In Proceedings of the ACM SIGMOD Conference, 2013.
There is a tremendous interest in big data by academia, industry and a large user base. Several commercial and open source providers unleashed a variety of products to support big data storage and processing. As these products mature, there is a need to evaluate and compare the performance of these systems.
In this paper, we present BigBench, an end-to-end big data benchmark proposal. The underlying business model of BigBench is a product retailer. The proposal covers a data model and synthetic data generator that addresses the variety, velocity and volume aspects of big data systems containing structured, semi-structured and unstructured data.
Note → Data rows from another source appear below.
===== src/rtl/dot_pkg.sv =====
package dot_pkg;
   localparam int SIG_W = 16;
   localparam logic [SIG_W-1:0] SIG_POLY = 16'h100B;
   localparam logic [SIG_W-1:0] SIG_SEED = 16'hFFFF;

   typedef enum logic [2:0] {
      ST_IDLE,
      ST_WVIC,
      ST_WAGG,
      ST_RVIC,
      ST_DRN1,
      ST_DRN2,
      ST_FIN
   } dot_state_e;
endpackage


===== src/rtl/dot_bit_picker.sv =====
module dot_bit_picker #(
   parameter int AW = 16,
   parameter int BW = $clog2(AW)
) (
   input  logic [AW-1:0] mask,
   input  logic [BW-1:0] cur,
   input  logic          from_start,
   output logic          found,
   output logic [BW-1:0] idx
);
   // Lowest enabled bit strictly above cur (or lowest overall on a fresh start).
   always_comb begin
      found = 1'b0;
      idx   = '0;
      for (int i = AW - 1; i >= 0; i--) begin
         if (mask[i] && (from_start || i > int'(cur))) begin
            found = 1'b1;
            idx   = BW'(i);
         end
      end
   end
endmodule


===== src/rtl/dot_misr.sv =====
module dot_misr
   import dot_pkg::*;
#(
   parameter int DW = 16
) (
   input  logic             clk,
   input  logic             rst_n,
   input  logic             seed,
   input  logic             en,
   input  logic [DW-1:0]    din,
   output logic [SIG_W-1:0] sig
);
   logic [SIG_W-1:0] fold;

   generate
      if (DW == SIG_W) begin : g_same
         assign fold = din;
      end else if (DW < SIG_W) begin : g_ext
         assign fold = {{(SIG_W - DW){1'b0}}, din};
      end else begin : g_xor
         always_comb begin
            fold = '0;
            for (int i = 0; i < DW; i++) begin
               fold[i % SIG_W] = fold[i % SIG_W] ^ din[i];
            end
         end
      end
   endgenerate

   always_ff @(posedge clk or negedge rst_n) begin
      if (!rst_n) begin
         sig <= SIG_SEED;
      end else if (seed) begin
         sig <= SIG_SEED;
      end else if (en) begin
         sig <= {sig[SIG_W-2:0], 1'b0} ^ (sig[SIG_W-1] ? SIG_POLY : '0) ^ fold;
      end
   end
endmodule


===== src/rtl/dot_resp.sv =====
module dot_resp #(
   parameter int AW = 16,
   parameter int DW = 16
) (
   input  logic          clk,
   input  logic          rst_n,
   input  logic          clear,
   input  logic          rd_issue,
   input  logic [AW-1:0] rd_addr,
   input  logic [DW-1:0] ram_rdata,
   input  logic          cmp_on,
   output logic          cap_vld,
   output logic [DW-1:0] cap_data,
   output logic          fail,
   output logic [AW-1:0] fail_addr
);
   logic          pend;
   logic [AW-1:0] pend_addr;
   logic [AW-1:0] cap_addr;
   logic          mismatch;

   // Stage 1: read issued; stage 2: RAM data valid and registered.
   always_ff @(posedge clk or negedge rst_n) begin
      if (!rst_n) begin
         pend      <= 1'b0;
         pend_addr <= '0;
         cap_vld   <= 1'b0;
         cap_data  <= '0;
         cap_addr  <= '0;
      end else if (clear) begin
         pend    <= 1'b0;
         cap_vld <= 1'b0;
      end else begin
         pend    <= rd_issue;
         cap_vld <= pend;
         if (rd_issue) pend_addr <= rd_addr;
         if (pend) begin
            cap_data <= ram_rdata;
            cap_addr <= pend_addr;
         end
      end
   end

   assign mismatch = cap_vld && cmp_on && (cap_data != {DW{1'b1}});

   // Stage 3: compare registered data, keep only the first failure.
   always_ff @(posedge clk or negedge rst_n) begin
      if (!rst_n) begin
         fail      <= 1'b0;
         fail_addr <= '0;
      end else if (clear) begin
         fail      <= 1'b0;
         fail_addr <= '0;
      end else if (mismatch && !fail) begin
         fail      <= 1'b1;
         fail_addr <= cap_addr;
      end
   end
endmodule


===== src/rtl/dec_open_tester.sv =====
module dec_open_tester
   import dot_pkg::*;
#(
   parameter int AW = 16,
   parameter int DW = 16
) (
   input  logic                     clk,
   input  logic                     rst_n,
   input  logic                     start,
   input  logic [AW-1:0]            bit_mask,
   input  logic [$clog2(AW+1)-1:0]  addr_bits,
   input  logic [AW-1:0]            base_lo,
   input  logic [AW-1:0]            base_hi,
   input  logic                     cmp_en,
   output logic                     busy,
   output logic                     done,
   output logic                     fail,
   output logic [AW-1:0]            fail_addr,
   output logic [15:0]              signature,
   output logic                     ram_en,
   output logic                     ram_we,
   output logic [AW-1:0]            ram_addr,
   output logic [DW-1:0]            ram_wdata,
   input  logic [DW-1:0]            ram_rdata
);
   localparam int IW = $clog2(AW + 1);
   localparam int BW = $clog2(AW);

   generate
      if (AW < 2 || AW > 16) begin : g_bad_aw
         $error("dec_open_tester: AW must lie in 2..16");
      end
      if (DW < 1) begin : g_bad_dw
         $error("dec_open_tester: DW must be at least 1");
      end
   endgenerate

   dot_state_e    state;
   logic [AW-1:0] amask;
   logic [AW-1:0] eff_mask;
   logic [AW-1:0] mask_q, amask_q, lo_q, hi_q;
   logic          cmp_q;
   logic [BW-1:0] cur_bit;
   logic [AW-1:0] base;
   logic [AW-1:0] victim, aggressor;
   logic          take;
   logic          pick_found;
   logic [BW-1:0] pick_idx;
   logic          cap_vld;
   logic [DW-1:0] cap_data;

   // Usable-width mask from the programmed address width.
   generate
      for (genvar g = 0; g < AW; g++) begin : g_amask
         assign amask[g] = (IW'(g) < addr_bits);
      end
   endgenerate

   assign eff_mask = bit_mask & amask;
   assign take     = start && (state == ST_IDLE);

   dot_bit_picker #(.AW(AW), .BW(BW)) u_pick (
      .mask       ((state == ST_IDLE) ? eff_mask : mask_q),
      .cur        (cur_bit),
      .from_start (state == ST_IDLE),
      .found      (pick_found),
      .idx        (pick_idx)
   );

   assign victim    = base & amask_q;
   assign aggressor = victim ^ (AW'(1) << cur_bit);

   always_ff @(posedge clk or negedge rst_n) begin
      if (!rst_n) begin
         state   <= ST_IDLE;
         mask_q  <= '0;
         amask_q <= '0;
         lo_q    <= '0;
         hi_q    <= '0;
         cmp_q   <= 1'b0;
         cur_bit <= '0;
         base    <= '0;
      end else begin
         unique case (state)
            ST_IDLE: begin
               if (take) begin
                  mask_q  <= eff_mask;
                  amask_q <= amask;
                  lo_q    <= base_lo;
                  hi_q    <= base_hi;
                  cmp_q   <= cmp_en;
                  cur_bit <= pick_idx;
                  base    <= base_lo;
                  state   <= pick_found ? ST_WVIC : ST_FIN;
               end
            end
            ST_WVIC: state <= ST_WAGG;
            ST_WAGG: state <= ST_RVIC;
            ST_RVIC: begin
               if (base < hi_q) begin
                  base  <= base + AW'(1);
                  state <= ST_WVIC;
               end else if (pick_found) begin
                  cur_bit <= pick_idx;
                  base    <= lo_q;
                  state   <= ST_WVIC;
               end else begin
                  state <= ST_DRN1;
               end
            end
            ST_DRN1: state <= ST_DRN2;
            ST_DRN2: state <= ST_FIN;
            ST_FIN:  state <= ST_IDLE;
            default: state <= ST_IDLE;
         endcase
      end
   end

   // RAM port drive: one access per element cycle, nothing otherwise.
   always_comb begin
      ram_en    = 1'b0;
      ram_we    = 1'b0;
      ram_addr  = '0;
      ram_wdata = '0;
      unique case (state)
         ST_WVIC: begin
            ram_en    = 1'b1;
            ram_we    = 1'b1;
            ram_addr  = victim;
            ram_wdata = {DW{1'b1}};
         end
         ST_WAGG: begin
            ram_en    = 1'b1;
            ram_we    = 1'b1;
            ram_addr  = aggressor;
         end
         ST_RVIC: begin
            ram_en    = 1'b1;
            ram_addr  = victim;
         end
         default: ;
      endcase
   end

   dot_resp #(.AW(AW), .DW(DW)) u_resp (
      .clk       (clk),
      .rst_n     (rst_n),
      .clear     (take),
      .rd_issue  (state == ST_RVIC),
      .rd_addr   (victim),
      .ram_rdata (ram_rdata),
      .cmp_on    (cmp_q),
      .cap_vld   (cap_vld),
      .cap_data  (cap_data),
      .fail      (fail),
      .fail_addr (fail_addr)
   );

   dot_misr #(.DW(DW)) u_misr (
      .clk   (clk),
      .rst_n (rst_n),
      .seed  (take),
      .en    (cap_vld),
      .din   (cap_data),
      .sig   (signature)
   );

   assign busy = (state != ST_IDLE) && (state != ST_FIN);
   assign done = (state == ST_FIN);
endmodule


===== config.mk =====
export PLATFORM = sky130hd
export DESIGN_NAME = dec_open_tester
export DESIGN_NICKNAME = d
export VERILOG_FILES = /design/src/rtl/dot_pkg.sv /design/src/rtl/dot_bit_picker.sv /design/src/rtl/dot_misr.sv /design/src/rtl/dot_resp.sv /design/src/rtl/dec_open_tester.sv
export SDC_FILE = /design/constraint.sdc
export NUM_CORES = 1
export LEC_CHECK = 0
export BUFFER_PORTS_ARGS = -buffer_cell sky130_fd_sc_hd__buf_2
export CAP_MARGIN = 20
export CORE_MARGIN = 5
export CORE_UTILIZATION = 50
export DETAILED_ROUTE_END_ITERATION = 16
export GPL_TIMING_DRIVEN = 0
export HOLD_SLACK_MARGIN = 0.06
export PLACE_DENSITY = 0.72
export SYNTH_ARGS = -nofsm -noshare
export SYNTH_HDL_FRONTEND = slang
export SYNTH_SLANG_ARGS = --single-unit

===== constraint.sdc =====
create_clock -name clk -period 6.6 [get_ports clk]
set_input_delay 0.66 -clock clk [delete_from_list [all_inputs] [get_ports clk]]
set_output_delay 0.66 -clock clk [all_outputs]
set_load 0.02 [all_outputs]

# Yosys cells after proc, flatten, opt, wreduce, memory -nomap -nowiden

Index checks and enable logic that the tools add are counted.

Shift operators: 1
Add/sub/neg operators: 1
Eq/ne operators: 12
Reductions and logical operators: 50
Bitwise operators: 6
$lt $le $gt $ge: 32
Muxes and demuxes: 59

Operators with widths:

| operator                | number |
|---|---|
| $mux W16                | 9 |
| $mux W4                 | 19 |
| $pmux W16 S2            | 2 |
| $xor A16 B16 Y16        | 3 |
| $lt A4 B5 Y1 const A    | 8 |
| $and A16 B16 Y16        | 2 |
| $gt A4 B4 Y1 const A    | 8 |
| $mux W1                 | 22 |
| $logic_and A1 B1 Y1     | 21 |
| $lt A3 B5 Y1 const A    | 4 |
| $pmux W3 S6             | 1 |
| $add A16 B1 Y16 const B | 1 |
| $gt A3 B4 Y1 const A    | 4 |
| $lt A16 B16 Y1          | 1 |
| $ne A16 B16 Y1 const B  | 1 |
| $shl A1 B4 Y16 const A  | 1 |
| $logic_or A1 B1 Y1      | 15 |
| $mux W13                | 1 |
| $mux W3                 | 4 |
| $lt A1 B5 Y1 const A    | 2 |
| $lt A2 B5 Y1 const A    | 2 |
| $eq A3 B3 Y1 const B    | 3 |
| $gt A2 B4 Y1 const A    | 2 |
| $pmux W4 S2             | 1 |
| other kinds (15)        | 24 |

Bits in registers: 171
Logic and storage cells: 177
Input port bits: 73

# Longest topological paths before layout

Gate-level depths: netlist of run 1.

Depth in word-level cells: 23
Mapped depth: 11
Mapped depth without buffers: 9

# Cells and area by module

A second synthesis of run 1 with hierarchy kept.

Cells, all modules: 1006
Area total of the unflattened synthesis: 9671.8 µm²

Modules (own cells, without submodules):

| module          | instances | area each (µm²) | seq. area each (µm²) | cells an instance |
|---|---|---|---|---|
| dec_open_tester | 1         | 5529.1          | 2202.1               | 671 |
| dot_resp        | 1         | 2743.9          | 1676.6               | 184 |
| dot_misr        | 1         | 868.3           | 420.4                | 69 |
| dot_bit_picker  | 1         | 530.5           | 0.0                  | 82 |

# Least setup slack after synthesis of run 1

Ideal clock, no wire load.

Path kind: input to register
Start: input addr_bits[1]
End: register cur_bit[1]
Stages: 8
Slack: 3829 ps
Setup time: 125 ps
Arrival time: 2647 ps
Path through: buf_6 a311o_1 a221oi_1 o21ai_0 nor4_4 nand3_2 o221ai_2 mux2_2

Longest elaborated chain between the ends: 23
Elaborated cells on any way between the ends: 72
Classes of those cells: order compare (16); eq/ne (1); mux (37); bitwise (1); reduce/logical (17)

Ends and longest elaborated chain:

| what                   | line                   | text |
|---|---|---|
| start: declaration     | dec_open_tester.sv:11  | `input logic [$clog2(AW+1)-1:0] addr_bits,` |
| $lt A4 B5 Y1           | dec_open_tester.sv:55  | `assign amask[g] = (IW'(g) < addr_bits);` |
| $and A16 B16 Y16 *     | dec_open_tester.sv:59  | `assign eff_mask = bit_mask & amask;` |
| $mux W16 *             | dec_open_tester.sv:63  | `.mask ((state == ST_IDLE) ? eff_mask : mask_q),` |
| $logic_and A1 B1 Y1    | dot_bit_picker.sv:16   | `if (mask[i] && (from_start \|\| i > int'(cur))) begin` |
| $mux W4 (16 in series) | dot_bit_picker.sv:16   |  |
| $mux W4                | dec_open_tester.sv:103 | `end else if (pick_found) begin` |
| $mux W4                | dec_open_tester.sv:100 | `if (base < hi_q) begin` |
| $pmux W4 S2            | dec_open_tester.sv:84  | `unique case (state)` |
| end signal: assignment | dec_open_tester.sv:92  | `cur_bit <= pick_idx;` |
| end signal: assignment | dec_open_tester.sv:104 | `cur_bit <= pick_idx;` |
| end: declaration       | dec_open_tester.sv:43  | `logic [BW-1:0] cur_bit;` |

Every way passes the cells marked *; elsewhere a longest branch is shown, timed or not. The select of a mux whose other input is x is not followed.
A chain may end at the register's enable or synchronous reset.

# Worst setup path after layout of run 1

Start: register cur_bit[1]
End: output ram_addr[10]

Longest elaborated chain between the ends: 3

Ends and longest elaborated chain:

| what             | line                   | text |
|---|---|---|
| $shl A1 B4 Y16   | dec_open_tester.sv:71  | `assign aggressor = victim ^ (AW'(1) << cur_bit);` |
| $xor A16 B16 Y16 | dec_open_tester.sv:71  |  |
| $pmux W16 S2     | dec_open_tester.sv:125 | `unique case (state)` |
| end: declaration | dec_open_tester.sv:22  | `output logic [AW-1:0] ram_addr,` |

No other way between the ends.

==> flow_summary.toml, run 1 <==
[floorplan]
dieArea_um2 = 20700
die_h_um = 143.9
start_util_pct = 50.41
die_w_um = 143.9
core_area_um2 = 17780
io_pins = 142
placementRows = 49

[final_layout]
layout-drive-gt1-share_pct = 22.80
seqCellArea_um2 = 4274
final_common_cell = "nand2_1"
area_delta_synth_final_pct = 17.79
multi_input_area_um2 = 4210
fillers = 1585
final_cell_mix = "nand2_1, dfrtp_1, buf_2"
antennaDiodeCount = 0
nNetsFinal = 1225

[power_and_ir_drop]
p_int_uw = 3226
seqPwrFrac_pct = 33.2
clkPwrFrac_pct = 16.8
p_per_area_nw_per_um2 = 547.9
switching_share_pct = 44.22
vdd_ir_drop_max_v = 0.0002407
p_leak_uw = 0.004905
p_comb_share_pct = 50.1
power.switching_uw = 2557

[critical_path]
cp_slowest_stage_delay_ns = 0.51
worstPathArrival_ns = 2.80
crit_buf_inv = 3
path_common_cell = "clkbuf_1"
end_kind = "primary output"
worstSetupPathType = "reg2out"
start_kind = "register"
crit_path_top_delay_cell = "nor2b_1"
crit_fanout = 10
crit_family = "buffers and inverters"
worst_ep_required_time_ns = 5.94
crit_chain = "clkbuf_1, clkbuf_1, nor2b_1, and4b_1, o21ai_0, a21oi_1, buf_2"

[cts]
clock_latency_ns = 0.43
clkSlewWorstSetupHoldPaths_ns = 0.07
cts_tree = "done"
post_cts_buffers = 0
cts_max_level = 4
cts_root_buf = "clkbuf_16"
cts_buffers = 17
cts_resized = 0
postCtsHoldBufs = 0
cts_buffer_depth = 2
clock-sinks = 170

[sta]
setup_viol = 0
slew_viol_final = 0
clock_skew_ns = 0.01012
max-slew-margin-rel_pct = 39.22
period_share_pct = 52.43
fmax_mhz = 289.0
worst_slew_pin_slew_ns = 0.9083
timing.setup.tns_ns = 0
period_minus_slack_ns = 3.460
layout_setup_ws_ns = 3.140
rsz0062_at_grt = "false"
holdWs_ns = 0.1520
hold_viol_final = 0

[synth]
synth.area.top_cells = "dfrtp_1, nand2_1, o21ai_0"
synth.avg_cell_area_um2 = 9.192
ys.flop_type = "dfrtp_1"
ys_types = 74
synth_top_area_share_pct = 43.00
syn_inst = 975
syn_area_um2 = 8962
ys_warn_count = 0
seq_area_frac_synth_pct = 47.69
synth_edf_count = 0
async_flop_share_pct = 100.0
yosys.area.top_type = "dfrtp_1"
synth_nets = 1064
ys_ff_latch = 170

[routing]
drt_iter0_markers = 673
drt-total-wl_um = 25160
antenna_left = 0
drc = 0
wl_per_cell_um = 18.26
dr.pass1.iters = 6
vias_per_cell = 5.652
vias = 7788

[outcome]
status = "finished clean"

[global_routing]
grt_usage_pct = 24.64
overflow = 0
grt_start_max_net_pins = 114
antenna_found_initial = 0
grt_first_pass_wirelength_um = 40030
grt_pass1_vias = 7396

[placement]
place_ws_ns = 3.037
io_buffers = 141
place_congestion = 0.9351
dp.final_hpwl_um = 18760

[run]
maxCapViolCount = 0

[worst_hold_path]
hold_class = "in2async"
==> cell usage after synthesis, drive strengths merged, types with 12 or more instances <==
master  count
a21oi      50
buf        37
clkbuf     39
dfrtp     154
dfstp      16
ha         16
inv        25
mux2       35
mux2i      28
nand2     217
nand3      20
nand4      12
nor2       48
nor3       15
o21ai     113
xnor2      23
==> per-layer routing <==
| metal | vias to the layer above | GRT usage (%) | part of all wire [%] |
|---|---|---|---|
| met2 | 322 | 38.71 | 47 |
| met5 | - | 0 | 0 |
| li1 | 3693 | - | - |
| met1 | 3730 | 34.56 | 44 |
| met4 | 0 | 8.424 | 2.8 |
| met3 | 43 | 4.459 | 6.8 |
==> path summary, 6_finish.rpt <==
kind	startpoint	end	slack (ns)	cells past startpoint
worst min-delay path	rst_n	u_resp.cap_data[4]	0.15	1
min in group clk	cmp_en	cmp_q	0.43	3
worst max-delay path	cur_bit[1]	ram_addr[10]	3.14	7
max in group asynchronous	rst_n	mask_q[15]	5.53	2
worst max register to register	state[2]	amask_q[8]	3.28	9
worst min register to register	amask_q[6]	amask_q[6]	0.47	2
==> state kept, by name (all words and copies together), names as in the netlist, 16 cells and up <==
signal            cells
amask_q              16
base                 16
hi_q                 16
lo_q                 16
u_misr.sig           16
u_resp.cap_addr      16
u_resp.cap_data      16
u_resp.fail_addr     16
u_resp.pend_addr     16
==> power groups by stage <==
stage          clock network [uW]  logic, uW  registers [uW]
2_1_floorplan                   0       2030            1920
3_3_place_gp                    0       2810            1920
3_5_place_dp                    0       2870            1930
4_1_cts                       980       2890            1920
5_1_grt                      1020       3210            1980
6_report                      969       2900            1920
==> through the flow <==
stage	area (um2)	instances	power, uW	util, %
after floorplan	8962	975	3945	-
after global placement	9955	1345	4730	55.99
after detailed placement	9992	1346	4805	56.20
after CTS	10560	1378	5785	59.37
after global routing	10560	1378	6209	59.37
final	10560	1378	5784	59.37
==> kinds of logic after synthesis <==
kind of cell / after synthesis / share of synthesized area [%]
compound gates: 237 / 16.19
flops: 170 / 47.69
xor+xnor: 32 / 3.127
fa+ha+maj: 16 / 2.234
buf+inv: 101 / 5.333
simple gates: 356 / 17.90
mux: 63 / 7.525
==> area by class of cell <==
class	count	area share, %
clock inverter	12	1.114
timing repair buffer	142	7.040
multi-input combinational	704	39.88
tap	229	2.714
inverter	25	0.8889
clock buffer	20	4.231
buffer	76	3.639
sequential	170	40.49
(Power assumes the default switching activity.)
==> run 2, diff against run 1 <==
clock period = 3.63 ns   (was 6.6 ns; I/O delays follow)
==> flow_summary.toml, run 2 (synthesis results as in run 1) <==
[cts]
cts_max_level = 4
clock-sinks = 170
cts_tree = "done"
clkSlewWorstSetupHoldPaths_ns = 0.07
cts_root_buf = "clkbuf_16"
cts_resized = 0
clock_latency_ns = 0.43
post_cts_buffers = 0
cts_buffer_depth = 2
cts_buffers = 17
postCtsHoldBufs = 1

[power_and_ir_drop]
seqPwrFrac_pct = 33.1
power.switching_uw = 4661
switching_share_pct = 44.27
p_per_area_nw_per_um2 = 996.3
p_int_uw = 5867
power_uw = 10530
p_comb_share_pct = 50.1
vdd_ir_drop_max_v = 0.0004370
p_leak_uw = 0.004909
clkPwrFrac_pct = 16.8

[routing]
vias_per_cell = 5.641
drt-total-wl_um = 25200
vias = 7779
dr.pass1.iters = 5
antenna_left = 0
drt_iter0_markers = 782
wl_per_cell_um = 18.27
drc = 0

[global_routing]
grt_first_pass_wirelength_um = 40050
grt_start_max_net_pins = 114
busiest_layer = "met2"
overflow = 0
grt_use_met1_pct = 34.56
grt_pass1_vias = 7408
antenna_found_initial = 0
grtUsageMet3_pct = 4.459
met2_usage_pct = 38.76
grt_usage_pct = 24.65

[final_layout]
layout-drive-gt1-share_pct = 22.78
antennaDiodeCount = 0
nNetsFinal = 1226
fillers = 1584
fin_area_um2 = 10570
final_cell_mix = "nand2_1, dfrtp_1, buf_2"
final_common_cell = "nand2_1"
area_delta_synth_final_pct = 17.90

[placement]
place_congestion = 0.9351
io_buffers = 141
dp.final_hpwl_um = 18760
place_ws_ns = 0.3642
placed_area_um2 = 9992

[floorplan]
io_pins = 142
die_h_um = 143.9
core_area_um2 = 17780
placementRows = 49
start_util_pct = 50.41
dieArea_um2 = 20700
die_w_um = 143.9

[critical_path]
worstPathArrival_ns = 3.69
rr_worst_depth = 9
startpoint = "state[2]"
critPathCapture = "amask_q[8]"
worst-r2r-setup-slack_ns = 0.31
rr_endpoint = "amask_q[8]"
worst_ep_required_time_ns = 3.99
crit_path_top_delay_cell = "clkbuf_1"
path_common_cell = "clkbuf_1"
crit_chain = "clkbuf_1, nor3_4, buf_2, and2_1, clkbuf_1, clkbuf_1, clkbuf_1, o21ai_0, nand2_1"
worstSetupPathType = "reg2reg"
r2r-start = "state[2]"
end_kind = "register"
crit_fanout = 10
cp_slowest_stage_delay_ns = 0.52
start_kind = "register"

[sta]
period_minus_slack_ns = 3.323
setup_viol = 0
slew_viol_final = 0
period_share_pct = 91.55
worst_slew_pin_slew_ns = 0.9066
layout_setup_ws_ns = 0.3067
fmax_mhz = 300.9
clock_skew_ns = 0.009802
rsz0062_at_grt = "false"
hold_viol_final = 0
max-slew-margin-rel_pct = 39.33

[outcome]
status = "finished clean"

[worst_hold_path]
whs_path_depth = 3
hold_class = "in2reg"

[run]
maxCapViolCount = 0
-- run 2: cell types whose count changed in the layout (fill, tap and decap cells not counted) --
cell           before  now
dlygate4sd3_1       0    1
The structured part of the BigBench data model is adopted from the TPC-DS benchmark, which is enriched with semi-structured and unstructured data components. The semi-structured part captures registered and guest user clicks on the retailer's website. The unstructured data captures product reviews submitted online. The data generator designed for BigBench provides scalable volumes of raw data based on a scale factor. The BigBench workload is designed around a set of queries against the data model. From a business prospective, the queries cover the different categories of big data analytics proposed by McKinsey. From a technical prospective, the queries are designed to span three different dimensions based on data sources, query processing types and analytic techniques.
We illustrate the feasibility of BigBench by implementing it on the Teradata Aster Database. The test includes generating and loading a 200 Gigabyte BigBench data set and testing the workload by executing the BigBench queries (written using Teradata Aster SQL-MR) and reporting their response times.